** Opening Provided records block **

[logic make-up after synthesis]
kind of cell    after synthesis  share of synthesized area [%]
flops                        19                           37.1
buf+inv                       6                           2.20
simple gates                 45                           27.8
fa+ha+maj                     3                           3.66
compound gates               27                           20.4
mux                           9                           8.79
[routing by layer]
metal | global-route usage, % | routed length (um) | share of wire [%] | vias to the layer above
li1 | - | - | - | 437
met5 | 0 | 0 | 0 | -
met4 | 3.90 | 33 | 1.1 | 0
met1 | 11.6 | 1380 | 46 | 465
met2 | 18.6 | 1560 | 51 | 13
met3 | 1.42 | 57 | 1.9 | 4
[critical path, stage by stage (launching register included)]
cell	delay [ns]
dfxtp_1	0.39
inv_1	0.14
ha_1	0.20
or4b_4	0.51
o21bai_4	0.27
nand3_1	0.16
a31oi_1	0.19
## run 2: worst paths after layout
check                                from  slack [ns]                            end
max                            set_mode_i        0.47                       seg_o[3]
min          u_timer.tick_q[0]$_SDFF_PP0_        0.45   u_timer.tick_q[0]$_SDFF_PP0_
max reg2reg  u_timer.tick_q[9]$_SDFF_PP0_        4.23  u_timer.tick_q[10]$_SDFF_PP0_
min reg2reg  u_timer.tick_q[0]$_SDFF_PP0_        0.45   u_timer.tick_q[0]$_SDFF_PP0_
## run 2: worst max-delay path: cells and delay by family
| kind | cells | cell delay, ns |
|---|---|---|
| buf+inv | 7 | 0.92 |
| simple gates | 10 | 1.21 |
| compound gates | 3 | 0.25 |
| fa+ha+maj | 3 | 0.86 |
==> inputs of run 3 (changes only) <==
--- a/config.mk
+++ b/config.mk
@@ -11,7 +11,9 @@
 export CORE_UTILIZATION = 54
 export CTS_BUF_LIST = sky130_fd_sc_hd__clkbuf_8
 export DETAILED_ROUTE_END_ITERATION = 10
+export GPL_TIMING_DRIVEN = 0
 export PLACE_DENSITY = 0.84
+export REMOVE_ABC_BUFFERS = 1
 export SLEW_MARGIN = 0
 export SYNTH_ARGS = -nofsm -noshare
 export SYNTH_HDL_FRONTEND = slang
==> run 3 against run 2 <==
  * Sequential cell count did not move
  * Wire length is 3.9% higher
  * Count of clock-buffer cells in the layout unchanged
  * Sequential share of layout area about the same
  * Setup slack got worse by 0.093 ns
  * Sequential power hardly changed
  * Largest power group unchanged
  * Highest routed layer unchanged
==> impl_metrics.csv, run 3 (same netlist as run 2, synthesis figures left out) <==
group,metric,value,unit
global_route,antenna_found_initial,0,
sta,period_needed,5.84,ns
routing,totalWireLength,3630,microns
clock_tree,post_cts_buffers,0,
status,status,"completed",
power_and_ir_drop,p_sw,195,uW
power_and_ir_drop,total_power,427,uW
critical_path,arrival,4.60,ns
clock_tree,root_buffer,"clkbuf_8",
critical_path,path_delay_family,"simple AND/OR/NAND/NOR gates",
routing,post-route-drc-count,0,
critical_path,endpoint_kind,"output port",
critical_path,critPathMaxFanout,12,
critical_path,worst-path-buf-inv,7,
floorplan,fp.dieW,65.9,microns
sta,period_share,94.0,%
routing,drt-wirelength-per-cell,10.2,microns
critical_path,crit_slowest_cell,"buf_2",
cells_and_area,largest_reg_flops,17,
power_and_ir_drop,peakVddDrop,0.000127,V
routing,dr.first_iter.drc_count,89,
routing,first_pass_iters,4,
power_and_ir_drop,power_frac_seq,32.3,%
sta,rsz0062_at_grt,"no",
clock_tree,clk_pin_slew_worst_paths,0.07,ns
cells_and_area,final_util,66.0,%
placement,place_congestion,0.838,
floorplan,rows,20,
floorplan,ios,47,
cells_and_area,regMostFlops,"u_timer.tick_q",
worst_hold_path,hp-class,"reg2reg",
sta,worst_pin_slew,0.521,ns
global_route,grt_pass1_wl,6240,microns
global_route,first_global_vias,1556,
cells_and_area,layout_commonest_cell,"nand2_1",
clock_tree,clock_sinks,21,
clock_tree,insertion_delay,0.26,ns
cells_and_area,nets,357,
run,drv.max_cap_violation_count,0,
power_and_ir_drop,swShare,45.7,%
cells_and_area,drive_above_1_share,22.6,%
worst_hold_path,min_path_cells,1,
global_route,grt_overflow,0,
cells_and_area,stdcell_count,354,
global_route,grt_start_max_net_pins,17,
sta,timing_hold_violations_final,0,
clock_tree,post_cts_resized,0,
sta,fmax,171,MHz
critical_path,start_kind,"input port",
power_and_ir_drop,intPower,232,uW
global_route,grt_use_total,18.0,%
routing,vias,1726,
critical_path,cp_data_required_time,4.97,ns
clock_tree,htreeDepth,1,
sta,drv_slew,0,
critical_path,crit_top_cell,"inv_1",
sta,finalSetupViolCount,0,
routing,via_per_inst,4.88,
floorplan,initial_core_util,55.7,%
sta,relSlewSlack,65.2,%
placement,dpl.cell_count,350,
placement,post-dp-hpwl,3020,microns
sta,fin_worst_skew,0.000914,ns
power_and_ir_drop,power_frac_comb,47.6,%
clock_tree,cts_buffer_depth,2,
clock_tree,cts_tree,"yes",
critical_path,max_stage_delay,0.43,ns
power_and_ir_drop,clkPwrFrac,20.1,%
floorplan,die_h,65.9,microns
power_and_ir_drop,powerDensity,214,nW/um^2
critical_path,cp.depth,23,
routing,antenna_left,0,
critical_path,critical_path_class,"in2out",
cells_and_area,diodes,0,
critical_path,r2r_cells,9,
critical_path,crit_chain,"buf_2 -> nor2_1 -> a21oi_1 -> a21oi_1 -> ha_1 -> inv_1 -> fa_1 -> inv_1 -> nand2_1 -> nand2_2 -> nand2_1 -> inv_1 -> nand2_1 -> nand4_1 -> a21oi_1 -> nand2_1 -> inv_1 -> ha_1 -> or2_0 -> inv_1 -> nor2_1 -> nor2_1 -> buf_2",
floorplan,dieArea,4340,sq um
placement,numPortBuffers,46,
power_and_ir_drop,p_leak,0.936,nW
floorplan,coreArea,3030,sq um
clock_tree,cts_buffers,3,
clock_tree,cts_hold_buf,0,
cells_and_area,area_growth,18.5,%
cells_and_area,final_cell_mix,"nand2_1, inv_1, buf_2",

** Closing Provided records block **

— To do —
As listed above, the lines from the line with "power_and_ir_drop,intPower,232,uW" to the line with "floorplan,initial_core_util,55.7,%" are to be echoed exactly, with both ends included and nothing added.

— Response —
power_and_ir_drop,intPower,232,uW
global_route,grt_use_total,18.0,%
routing,vias,1726,
critical_path,cp_data_required_time,4.97,ns
clock_tree,htreeDepth,1,
sta,drv_slew,0,
critical_path,crit_top_cell,"inv_1",
sta,finalSetupViolCount,0,
routing,via_per_inst,4.88,
floorplan,initial_core_util,55.7,%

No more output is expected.